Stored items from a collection
-=-=-

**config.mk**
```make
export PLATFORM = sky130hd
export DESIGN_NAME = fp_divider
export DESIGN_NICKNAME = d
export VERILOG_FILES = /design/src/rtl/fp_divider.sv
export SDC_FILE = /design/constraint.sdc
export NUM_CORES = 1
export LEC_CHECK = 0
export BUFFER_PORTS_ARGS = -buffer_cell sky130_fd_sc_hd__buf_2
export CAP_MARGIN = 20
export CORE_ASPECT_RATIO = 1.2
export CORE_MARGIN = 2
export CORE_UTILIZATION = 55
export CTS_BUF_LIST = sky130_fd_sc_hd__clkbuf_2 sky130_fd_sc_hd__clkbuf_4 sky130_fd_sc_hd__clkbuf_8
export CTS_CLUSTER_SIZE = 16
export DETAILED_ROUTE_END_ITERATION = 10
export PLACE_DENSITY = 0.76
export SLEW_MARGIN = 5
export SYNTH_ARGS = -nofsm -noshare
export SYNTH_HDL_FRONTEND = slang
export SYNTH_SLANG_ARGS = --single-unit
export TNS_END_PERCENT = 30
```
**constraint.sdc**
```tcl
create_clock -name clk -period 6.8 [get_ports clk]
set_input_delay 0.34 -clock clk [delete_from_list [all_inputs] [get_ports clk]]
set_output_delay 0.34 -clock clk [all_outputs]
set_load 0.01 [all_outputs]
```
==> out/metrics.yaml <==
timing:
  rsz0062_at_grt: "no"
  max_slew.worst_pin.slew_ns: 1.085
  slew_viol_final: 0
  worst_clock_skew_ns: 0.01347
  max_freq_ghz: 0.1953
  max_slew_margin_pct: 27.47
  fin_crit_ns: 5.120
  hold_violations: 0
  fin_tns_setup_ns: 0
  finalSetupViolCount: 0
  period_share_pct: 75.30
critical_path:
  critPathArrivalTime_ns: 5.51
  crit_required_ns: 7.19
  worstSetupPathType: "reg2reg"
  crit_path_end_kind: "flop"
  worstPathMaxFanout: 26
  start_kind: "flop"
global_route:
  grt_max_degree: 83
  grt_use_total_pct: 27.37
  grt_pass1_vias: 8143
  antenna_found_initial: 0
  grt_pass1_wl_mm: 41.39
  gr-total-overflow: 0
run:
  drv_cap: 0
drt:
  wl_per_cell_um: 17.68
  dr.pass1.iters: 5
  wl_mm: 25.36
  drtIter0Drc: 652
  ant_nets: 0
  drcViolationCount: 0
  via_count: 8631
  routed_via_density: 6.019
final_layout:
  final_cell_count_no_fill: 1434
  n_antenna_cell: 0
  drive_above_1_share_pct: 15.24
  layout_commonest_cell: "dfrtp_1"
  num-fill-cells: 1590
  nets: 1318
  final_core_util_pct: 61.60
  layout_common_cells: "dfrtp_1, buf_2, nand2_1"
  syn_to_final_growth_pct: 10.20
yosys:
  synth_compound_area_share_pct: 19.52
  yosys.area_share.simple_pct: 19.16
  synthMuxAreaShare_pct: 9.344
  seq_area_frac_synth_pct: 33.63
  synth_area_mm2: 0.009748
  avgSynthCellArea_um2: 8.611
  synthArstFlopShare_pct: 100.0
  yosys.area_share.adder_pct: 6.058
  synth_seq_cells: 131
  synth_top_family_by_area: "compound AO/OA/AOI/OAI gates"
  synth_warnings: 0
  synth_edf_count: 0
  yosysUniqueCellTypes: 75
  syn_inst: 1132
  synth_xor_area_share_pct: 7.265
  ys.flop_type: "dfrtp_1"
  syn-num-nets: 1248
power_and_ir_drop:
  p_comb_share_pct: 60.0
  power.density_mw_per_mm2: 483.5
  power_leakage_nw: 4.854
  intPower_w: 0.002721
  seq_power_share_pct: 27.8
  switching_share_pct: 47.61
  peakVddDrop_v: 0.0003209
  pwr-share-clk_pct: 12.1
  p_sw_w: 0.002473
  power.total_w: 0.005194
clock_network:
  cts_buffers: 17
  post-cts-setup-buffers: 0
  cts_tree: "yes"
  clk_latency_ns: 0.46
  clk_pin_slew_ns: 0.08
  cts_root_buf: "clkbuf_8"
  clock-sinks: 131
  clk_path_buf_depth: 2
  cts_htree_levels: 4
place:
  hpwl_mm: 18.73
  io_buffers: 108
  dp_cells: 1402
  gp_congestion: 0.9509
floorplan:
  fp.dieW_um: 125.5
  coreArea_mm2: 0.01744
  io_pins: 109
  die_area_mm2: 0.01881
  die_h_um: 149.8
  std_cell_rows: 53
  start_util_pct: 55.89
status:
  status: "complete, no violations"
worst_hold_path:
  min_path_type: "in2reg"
File: config.mk
export PLATFORM = sky130hd
export DESIGN_NAME = control_sequencer
export DESIGN_NICKNAME = d
export VERILOG_FILES = /design/src/rtl/control_sequencer.sv
export SDC_FILE = /design/constraint.sdc
export NUM_CORES = 1
export LEC_CHECK = 0
export ABC_AREA = 1
export ABC_CLOCK_PERIOD_IN_PS = 1500
export CAP_MARGIN = 20
export CORE_ASPECT_RATIO = 0.7
export CORE_MARGIN = 5
export CORE_UTILIZATION = 28
export CTS_CLUSTER_DIAMETER = 30
export CTS_CLUSTER_SIZE = 8
export DETAILED_ROUTE_END_ITERATION = 7
export HOLD_SLACK_MARGIN = 0.06
export PLACE_DENSITY = 0.82
export RECOVER_POWER = 25
export SYNTH_ARGS = -nofsm -noshare
export SYNTH_HDL_FRONTEND = slang
export SYNTH_SLANG_ARGS = --single-unit
File: constraint.sdc
create_clock -name Clock -period 1.5 [get_ports Clock]
set_clock_uncertainty 0.05 [all_clocks]
set_input_delay 0.3 -clock Clock [delete_from_list [all_inputs] [get_ports Clock]]
set_output_delay 0.3 -clock Clock [all_outputs]
set_load 0.01 [all_outputs]
File: src/rtl/control_sequencer.sv
// Hardwired Moore control sequencer driving the data_path control inputs for ld/ldi/st/addi/br/nop/halt.
// Optional macro SEQ_ILLEGAL_TRAP_EN: unknown opcodes halt and raise the illegal output.
module control_sequencer #(
  parameter int unsigned    OPW     = 5,
  parameter logic [OPW-1:0] ALU_ADD = 5'b00011
) (
  input  logic           Clock,
  input  logic           clear,
  input  logic [31:0]    ir,
  input  logic           con_ff,
  input  logic           stop,
  output logic           PCout,
  output logic           Zlowout,
  output logic           MDRout,
  output logic           Cout,
  output logic           MARin,
  output logic           PCin,
  output logic           MDRin,
  output logic           IRin,
  output logic           Yin,
  output logic           Zhighin,
  output logic           Zlowin,
  output logic           IncPC,
  output logic           Read,
  output logic           Write,
  output logic           Gra,
  output logic           Grb,
  output logic           Rin,
  output logic           Rout,
  output logic           BAOut,
  output logic           CONin,
  output logic [OPW-1:0] op,
`ifdef SEQ_ILLEGAL_TRAP_EN
  output logic           illegal,
`endif
  output logic           run,
  output logic [4:0]     state_out
);

  typedef enum logic [4:0] {
    StRst  = 5'd0,
    StT0   = 5'd1,
    StT1   = 5'd2,
    StT2   = 5'd3,
    StT3   = 5'd4,
    StT4   = 5'd5,
    StT5   = 5'd6,
    StT6   = 5'd7,
    StT7   = 5'd8,
    StHalt = 5'd9
  } state_e;

  typedef enum logic [2:0] {ClsLd, ClsLdi, ClsSt, ClsAddi, ClsBr} cls_e;

  localparam logic [4:0] OpLd   = 5'b00000;
  localparam logic [4:0] OpLdi  = 5'b00001;
  localparam logic [4:0] OpSt   = 5'b00010;
  localparam logic [4:0] OpAddi = 5'b01100;
  localparam logic [4:0] OpBr   = 5'b10010;
  localparam logic [4:0] OpNop  = 5'b11010;
  localparam logic [4:0] OpHalt = 5'b11011;

  state_e     state_q, state_d;
  cls_e       cls_q, cls_d;
  state_e     boundary_st;
  logic [4:0] opcode;
  logic       unused_ir;

  assign opcode    = ir[31:27];
  assign unused_ir = ^ir[26:0];

`ifdef SEQ_ILLEGAL_TRAP_EN
  logic illegal_q, illegal_d;
  assign illegal = illegal_q;
`endif

  always_ff @(posedge Clock or negedge clear) begin
    if (!clear) begin
      state_q   <= StRst;
      cls_q     <= ClsLd;
`ifdef SEQ_ILLEGAL_TRAP_EN
      illegal_q <= 1'b0;
`endif
    end else begin
      state_q   <= state_d;
      cls_q     <= cls_d;
`ifdef SEQ_ILLEGAL_TRAP_EN
      illegal_q <= illegal_d;
`endif
    end
  end

  always_comb begin
    state_d     = state_q;
    cls_d       = cls_q;
`ifdef SEQ_ILLEGAL_TRAP_EN
    illegal_d   = illegal_q;
`endif
    // stop only takes effect at an instruction boundary
    boundary_st = stop ? StHalt : StT0;
    unique case (state_q)
      StRst: state_d = StT0;
      StT0:  state_d = StT1;
      StT1:  state_d = StT2;
      StT2: begin
        state_d = StT3;
        case (opcode)
          OpLd:   cls_d = ClsLd;
          OpLdi:  cls_d = ClsLdi;
          OpSt:   cls_d = ClsSt;
          OpAddi: cls_d = ClsAddi;
          OpBr:   cls_d = ClsBr;
          OpNop:  state_d = boundary_st;
          OpHalt: state_d = StHalt;
          default: begin
`ifdef SEQ_ILLEGAL_TRAP_EN
            state_d   = StHalt;
            illegal_d = 1'b1;
`else
            state_d   = boundary_st;
`endif
          end
        endcase
      end
      StT3: state_d = StT4;
      StT4: state_d = StT5;
      StT5: state_d = (cls_q == ClsLdi || cls_q == ClsAddi) ? boundary_st : StT6;
      StT6: state_d = (cls_q == ClsBr) ? boundary_st : StT7;
      StT7: state_d = boundary_st;
      StHalt: state_d = StHalt;
      default: state_d = StRst;
    endcase
  end

  always_comb begin
    {PCout, Zlowout, MDRout, Cout, MARin, PCin, MDRin, IRin, Yin, Zhighin} = '0;
    {Zlowin, IncPC, Read, Write, Gra, Grb, Rin, Rout, BAOut, CONin}        = '0;
    op = '0;
    unique case (state_q)
      StT0: {PCout, MARin, IncPC, Zhighin, Zlowin} = '1;
      StT1: {Zlowout, PCin, Read, MDRin} = '1;
      StT2: {MDRout, IRin} = '1;
      StT3: begin
        case (cls_q)
          ClsAddi: {Grb, Rout, Yin} = '1;
          ClsBr:   {Gra, Rout, CONin} = '1;
          default: {Grb, BAOut, Yin} = '1;
        endcase
      end
      StT4: begin
        if (cls_q == ClsBr) begin
          {PCout, Yin} = '1;
        end else begin
          {Cout, Zhighin, Zlowin} = '1;
          op = ALU_ADD;
        end
      end
      StT5: begin
        case (cls_q)
          ClsBr: begin
            {Cout, Zhighin, Zlowin} = '1;
            op = ALU_ADD;
          end
          ClsLd, ClsSt: {Zlowout, MARin} = '1;
          default:      {Zlowout, Gra, Rin} = '1;
        endcase
      end
      StT6: begin
        case (cls_q)
          ClsBr: begin
            Zlowout = 1'b1;
            PCin    = con_ff;
          end
          ClsSt:   {Gra, Rout, MDRin} = '1;
          default: {Read, MDRin} = '1;
        endcase
      end
      StT7: begin
        if (cls_q == ClsSt) Write = 1'b1;
        else                {MDRout, Gra, Rin} = '1;
      end
      default: ;
    endcase
  end

  assign run       = (state_q != StRst) && (state_q != StHalt);
  assign state_out = state_q;

endmodule

==> results of run 1 <==
==> power by group through the flow <==
| stage | registers (mW) | clock network [mW] | logic, mW |
|---|---|---|---|
| 3_5_place_dp | 0.329 | 0 | 1.77 |
| 3_3_place_gp | 0.324 | 0 | 1.75 |
| 5_1_grt | 0.339 | 0.284 | 2.39 |
| 6_report | 0.331 | 0.268 | 2.23 |
| 2_1_floorplan | 0.356 | 0 | 0.737 |
| 4_1_cts | 0.320 | 0.277 | 1.96 |
==> cells by family (layout without fill, tap and decap cells) <==
group / count (synthesis) / after routing / share of synthesized area
buffers and inverters: 28 / 103 / 0.170
AO/OA/AOI/OAI: 11 / 11 / 0.0860
other: 1 / 4 / 0.00487
flip-flops: 7 / 7 / 0.227
AND/OR/NAND/NOR: 87 / 87 / 0.511
==> layout make-up <==
class                           instances  area share
Tap cell                               34      0.0275
Inverter                               21      0.0542
Multi-Input combinational cell        102       0.391
Clock buffer                            4      0.0291
Timing Repair Buffer                   78       0.383
Sequential cell                         7       0.115
==> stage by stage <==
| step | area, um2 | worst slack (ns) | power, mW | cells |
|---|---|---|---|---|
| after floorplan | 791 | -0.104 | 1.09 | 137 |
| after global placement | 1330 | -0.480 | 2.08 | 225 |
| after detailed placement | 1330 | -0.493 | 2.10 | 225 |
| after CTS | 1450 | -0.251 | 2.55 | 240 |
| after global routing | 1550 | -0.298 | 3.01 | 246 |
| final | 1550 | -0.239 | 2.83 | 246 |
==> layer usage <==
metal / up-vias / global-route usage / wire [um]
met5: - / 0 / 0
met4: 0 / 0.0491 / 43
met3: 6 / 0.0485 / 210
met2: 33 / 0.280 / 1600
met1: 516 / 0.187 / 1250
li1: 565 / - / -
==> registers in the layout, summed over array words and instances, names as in the netlist <==
register / flops
cls_q: 3
state_out: 4
==> Yosys cell counts <==
| cell | number |
|---|---|
| nand2_2 | 3 |
| inv_1 | 21 |
| nand4_1 | 1 |
| o211ai_1 | 3 |
| o21a_1 | 1 |
| o21ai_1 | 1 |
| a21oi_1 | 1 |
| nor3_1 | 2 |
| nand3_2 | 1 |
| nor2_1 | 17 |
| a31oi_1 | 1 |
| nor2_2 | 2 |
| nand3_1 | 14 |
| nand3b_1 | 1 |
| dfrtp_1 | 7 |
| nor2_4 | 3 |
| buf_4 | 7 |
| o21ai_0 | 4 |
| nand2_1 | 43 |
| conb_1 | 1 |
==> final timing paths <==
check,endpoint,slack (ns),cells after the start,start
min in group Clock,cls_q[0],0.49,2,cls_q[0]
max in group asynchronous,cls_q[0],0.78,1,clear
max reg2reg,state_out[3],0.12,7,state_out[1]
max,MDRout,-0.24,7,state_out[1]
min,cls_q[2],0.36,1,clear
min reg2reg,cls_q[0],0.49,2,cls_q[0]
==> timing repair <==
action	CTS	global route
endpoints found under the hold margin	0	0
setup buffers	12	6
endpoints found under the setup margin	27	27
gates resized for setup	139	13
pin swaps	13	12
hold buffers	0	0
==> critical path, delay by kind of cell (launching register included) <==
| family | cells | cell delay (ns) |
|---|---|---|
| simple gates | 3 | 0.27 |
| flops | 1 | 0.41 |
| compound gates | 1 | 0.08 |
| buf+inv | 3 | 0.40 |
==> impl_metrics.csv, run 1 <==
group,metric,value,unit
global_routing,antenna_found_initial,0,
power_and_ir_drop,cellPowerDensity,1830,nW/um2
worst_setup_path,required,1.15,ns
drt,drc_errors,0,
cts,numCtsBuffers,3,
drt,vias,1120,
worst_setup_path,critPathKind,"reg -> out",
drt,wl,3110,um
power_and_ir_drop,power.leakage,0.885,nW
sta,finalCritPeriodShare,1.16,
yosys,synthDistinctLibCells,20,
worst_setup_path,cp_max_fo,3,
worst_setup_path,crit_slowest_cell,"dfrtp_1",
global_routing,grt_pass1_wl,4790,um
placement,place_hpwl,2100,um
global_routing,grt_usage,0.159,
placement,numPortBuffers,35,
floorplan,dieWidth,72.7,um
hold_path,hold_path_class,"in -> async",
power_and_ir_drop,p_sw_frac,0.459,
drt,vias_per_cell,4.55,
floorplan,fp.dieArea,3920,um2
global_routing,grt_max_degree,8,
worst_setup_path,critPathMaxStageDelay,0.41,ns
worst_setup_path,worst_ep_arrival_time,1.39,ns
sta,rsz0062_at_grt,"true",
yosys,yosysTopAreaCellShare,0.227,
layout,final_nets,249,
cts,htreeDepth,1,
layout,final_common_cell,"buf_4",
cts,clk_pin_slew,0.04,ns
power_and_ir_drop,switchingPower,1.30,mW
power_and_ir_drop,share_comb_of_total_power,0.788,
layout,ff_latch_area,178,um2
yosys,synth_top_cell_by_area,"dfrtp_1",
yosys,ys_ff_latch,7,
global_routing,grt.overflow.total,0,
sta,final_hold_viol_count,0,
cts,worst_skew_pair.late_latency,0.23,ns
floorplan,rows,15,
yosys,synthCells,134,
floorplan,ioPinCount,67,
run,maxCapViolations,0,
yosys,ys_warn_count,0,
layout,fill_cells,240,
floorplan,chipHeight,53.9,um
worst_setup_path,critPathLaunchType,"register",
floorplan,initial_core_util,0.302,
layout,synthToLayoutAreaGrowth,101,%
status,status,"finished with violations",
global_routing,grt_pass1_vias,1048,
sta,maxClockFrequency,0.575,GHz
layout,antenna_cells,0,
drt,first_iter_violations,45,
power_and_ir_drop,clock_power_share,0.095,
floorplan,core-area,2550,um2
yosys,yosys-top-cells-area,"dfrtp_1 23%, nand2_1 21%, inv_1 10%, nand3_1 9.1%, nor2_1 8.3%",
placement,gp_congestion,0.823,
power_and_ir_drop,power_frac_seq,0.117,
layout,final_cell_mix,"35 x buf_4, 30 x nand2_1, 22 x buf_2",
cts,cts.path.max_buffers,2,
worst_setup_path,path_cells,"inv_2 > buf_6 > nand2_4 > nor2_1 > nand2_2 > o21ai_0 > buf_2",
sta,tns,-3.77,ns
drt,routedWlPerCell,12.6,um
power_and_ir_drop,p_int,1.53,mW
sta,finalHoldWorstSlack,0.355,ns
drt,final_antenna_net_count,0,
layout,final_layout_size_suffix_gt1_frac,0.514,
sta,setup_slack,-0.239,ns
cts,clk_root_buffer_cell,"clkbuf_8",
sta,drv_slew,0,
yosys,synth.avg_cell_area,5.75,um2
cts,clkSinkCount,7,
sta,setup_violations,24,
layout,fin_util,0.606,
drt,drt-pass1-iter-count,4,
cts,cts_tree,"built",
worst_setup_path,cp-end-kind,"output pin",
yosys,yosysSeqAreaShare,0.227,
yosys,syn-cell-area,771,um2
layout,multi_input_area,604,um2
status,violations,"setup timing",
sta,finalCriticalPeriod,1.74,ns
power_and_ir_drop,vdd_drop_max,0.000659,V
Note: power is estimated with default switching activity, not from simulation.
$ cat src/rtl/seg7_scan_driver.sv
// Time-multiplexed N-digit 7-segment scan driver.
// Digits are scanned one slot at a time with a dead-time gap at each slot start.
// New digit data is staged in a pending set and copied to the display set only on
// the frame boundary, so a frame never mixes old and new digits.
module seg7_scan_driver #(
    parameter int NUM_DIGITS     = 4,
    parameter int CLK_DIV        = 50000,
    parameter int BLANK_CYCLES   = 500,
    parameter bit SEG_ACTIVE_LOW = 1'b0,
    parameter bit DIG_ACTIVE_LOW = 1'b1
) (
    input  logic                    clk,
    input  logic                    rst_n,
    input  logic [4*NUM_DIGITS-1:0] data_in,
    input  logic [NUM_DIGITS-1:0]   dp_in,
    input  logic                    hex_en,
    input  logic                    lzb_en,
    input  logic                    load,
    output logic                    update_pending,
    output logic [6:0]              seg,
    output logic                    dp,
    output logic [NUM_DIGITS-1:0]   dig_en,
    output logic                    frame_done
);

    localparam int CNT_W = (CLK_DIV > 1) ? $clog2(CLK_DIV) : 1;
    localparam int IDX_W = (NUM_DIGITS > 1) ? $clog2(NUM_DIGITS) : 1;
    localparam logic [CNT_W-1:0] CNT_LAST = CNT_W'(CLK_DIV - 1);
    localparam logic [IDX_W-1:0] IDX_LAST = IDX_W'(NUM_DIGITS - 1);

    // One complete set of everything the display needs for a frame.
    typedef struct packed {
        logic [NUM_DIGITS-1:0][3:0] codes;
        logic [NUM_DIGITS-1:0]      dps;
        logic                       hex;
        logic                       lzb;
    } disp_set_t;

    logic [CNT_W-1:0]      cnt, cnt_nxt;
    logic [IDX_W-1:0]      idx, idx_nxt;
    disp_set_t             disp, disp_nxt, pend, in_set;
    logic                  pend_valid;
    logic                  boundary;
    logic [NUM_DIGITS-1:0] lead_zero;
    logic                  zero_run;
    logic [3:0]            code_sel;
    logic [6:0]            seg_nxt;
    logic                  dp_nxt;
    logic [NUM_DIGITS-1:0] dig_nxt;
    logic                  fd_nxt;

    // Active-high segment pattern for a 4-bit code; 10-15 only lit in hex mode.
    function automatic logic [6:0] decode7(input logic [3:0] code, input logic hex);
        logic [6:0] pat;
        case (code)
            4'h0: pat = 7'b1111110;
            4'h1: pat = 7'b0110000;
            4'h2: pat = 7'b1101101;
            4'h3: pat = 7'b1111001;
            4'h4: pat = 7'b0110011;
            4'h5: pat = 7'b1011011;
            4'h6: pat = 7'b1011111;
            4'h7: pat = 7'b1110000;
            4'h8: pat = 7'b1111111;
            4'h9: pat = 7'b1111011;
            4'hA: pat = hex ? 7'b1110111 : 7'b0000000;
            4'hB: pat = hex ? 7'b0011111 : 7'b0000000;
            4'hC: pat = hex ? 7'b1001110 : 7'b0000000;
            4'hD: pat = hex ? 7'b0111101 : 7'b0000000;
            4'hE: pat = hex ? 7'b1001111 : 7'b0000000;
            default: pat = hex ? 7'b1000111 : 7'b0000000;
        endcase
        return pat;
    endfunction

    // Next scan position, next display set, and the outputs that position implies.
    // Outputs are registered from the *next* state so they line up with cnt/idx.
    always_comb begin
        // NOTE: every signal assigned in this block gets a default first, so no
        // path can leave one unassigned and infer a latch.
        cnt_nxt   = cnt + CNT_W'(1);
        idx_nxt   = idx;
        in_set    = {data_in, dp_in, hex_en, lzb_en};
        disp_nxt  = disp;
        lead_zero = '0;
        zero_run  = 1'b1;
        seg_nxt   = 7'b0000000;
        dp_nxt    = 1'b0;
        dig_nxt   = '0;
        code_sel  = 4'h0;

        boundary = (cnt == CNT_LAST) && (idx == IDX_LAST);

        if (cnt == CNT_LAST) begin
            cnt_nxt = '0;
            idx_nxt = (idx == IDX_LAST) ? '0 : idx + IDX_W'(1);
        end

        if (boundary)
            disp_nxt = load ? in_set : (pend_valid ? pend : disp);

        // A digit is a leading zero if it and every digit above it is a bare 0.
        for (int k = NUM_DIGITS - 1; k >= 0; k--) begin
            zero_run     = zero_run & (disp_nxt.codes[k] == 4'h0) & ~disp_nxt.dps[k];
            lead_zero[k] = zero_run;
        end

        fd_nxt = (cnt_nxt == CNT_LAST) && (idx_nxt == IDX_LAST);

        if (int'(cnt_nxt) >= BLANK_CYCLES) begin
            code_sel = disp_nxt.codes[idx_nxt];
            dig_nxt  = NUM_DIGITS'(1) << idx_nxt;
            dp_nxt   = disp_nxt.dps[idx_nxt];
            if (disp_nxt.lzb && (idx_nxt != '0) && lead_zero[idx_nxt])
                seg_nxt = 7'b0000000;
            else
                seg_nxt = decode7(code_sel, disp_nxt.hex);
        end
    end

    // Scan counters, display/pending sets and registered pin outputs.
    always_ff @(posedge clk) begin
        // NOTE: non-blocking assignments throughout, so every register samples
        // the pre-edge values regardless of statement order.
        if (!rst_n) begin
            cnt            <= '0;
            idx            <= '0;
            disp           <= '0;
            pend           <= '0;
            pend_valid     <= 1'b0;
            update_pending <= 1'b0;
            frame_done     <= 1'b0;
            seg            <= {7{SEG_ACTIVE_LOW}};
            dp             <= SEG_ACTIVE_LOW;
            dig_en         <= {NUM_DIGITS{DIG_ACTIVE_LOW}};
        end else begin
            cnt  <= cnt_nxt;
            idx  <= idx_nxt;
            disp <= disp_nxt;
            if (boundary) begin
                pend_valid <= 1'b0;
            end else if (load) begin
                pend       <= in_set;
                pend_valid <= 1'b1;
            end
            update_pending <= boundary ? 1'b0 : (pend_valid | load);
            frame_done     <= fd_nxt;
            seg            <= seg_nxt ^ {7{SEG_ACTIVE_LOW}};
            dp             <= dp_nxt ^ SEG_ACTIVE_LOW;
            dig_en         <= dig_nxt ^ {NUM_DIGITS{DIG_ACTIVE_LOW}};
        end
    end

endmodule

-=-=-

Task item: From the opening line of the data above, please print each line as written up to and including the line that contains "grt_pass1_wl_mm: 41.39", and nothing more.

Response for this exercise:
**config.mk**
```make
export PLATFORM = sky130hd
export DESIGN_NAME = fp_divider
export DESIGN_NICKNAME = d
export VERILOG_FILES = /design/src/rtl/fp_divider.sv
export SDC_FILE = /design/constraint.sdc
export NUM_CORES = 1
export LEC_CHECK = 0
export BUFFER_PORTS_ARGS = -buffer_cell sky130_fd_sc_hd__buf_2
export CAP_MARGIN = 20
export CORE_ASPECT_RATIO = 1.2
export CORE_MARGIN = 2
export CORE_UTILIZATION = 55
export CTS_BUF_LIST = sky130_fd_sc_hd__clkbuf_2 sky130_fd_sc_hd__clkbuf_4 sky130_fd_sc_hd__clkbuf_8
export CTS_CLUSTER_SIZE = 16
export DETAILED_ROUTE_END_ITERATION = 10
export PLACE_DENSITY = 0.76
export SLEW_MARGIN = 5
export SYNTH_ARGS = -nofsm -noshare
export SYNTH_HDL_FRONTEND = slang
export SYNTH_SLANG_ARGS = --single-unit
export TNS_END_PERCENT = 30
```
**constraint.sdc**
```tcl
create_clock -name clk -period 6.8 [get_ports clk]
set_input_delay 0.34 -clock clk [delete_from_list [all_inputs] [get_ports clk]]
set_output_delay 0.34 -clock clk [all_outputs]
set_load 0.01 [all_outputs]
```
==> out/metrics.yaml <==
timing:
  rsz0062_at_grt: "no"
  max_slew.worst_pin.slew_ns: 1.085
  slew_viol_final: 0
  worst_clock_skew_ns: 0.01347
  max_freq_ghz: 0.1953
  max_slew_margin_pct: 27.47
  fin_crit_ns: 5.120
  hold_violations: 0
  fin_tns_setup_ns: 0
  finalSetupViolCount: 0
  period_share_pct: 75.30
critical_path:
  critPathArrivalTime_ns: 5.51
  crit_required_ns: 7.19
  worstSetupPathType: "reg2reg"
  crit_path_end_kind: "flop"
  worstPathMaxFanout: 26
  start_kind: "flop"
global_route:
  grt_max_degree: 83
  grt_use_total_pct: 27.37
  grt_pass1_vias: 8143
  antenna_found_initial: 0
  grt_pass1_wl_mm: 41.39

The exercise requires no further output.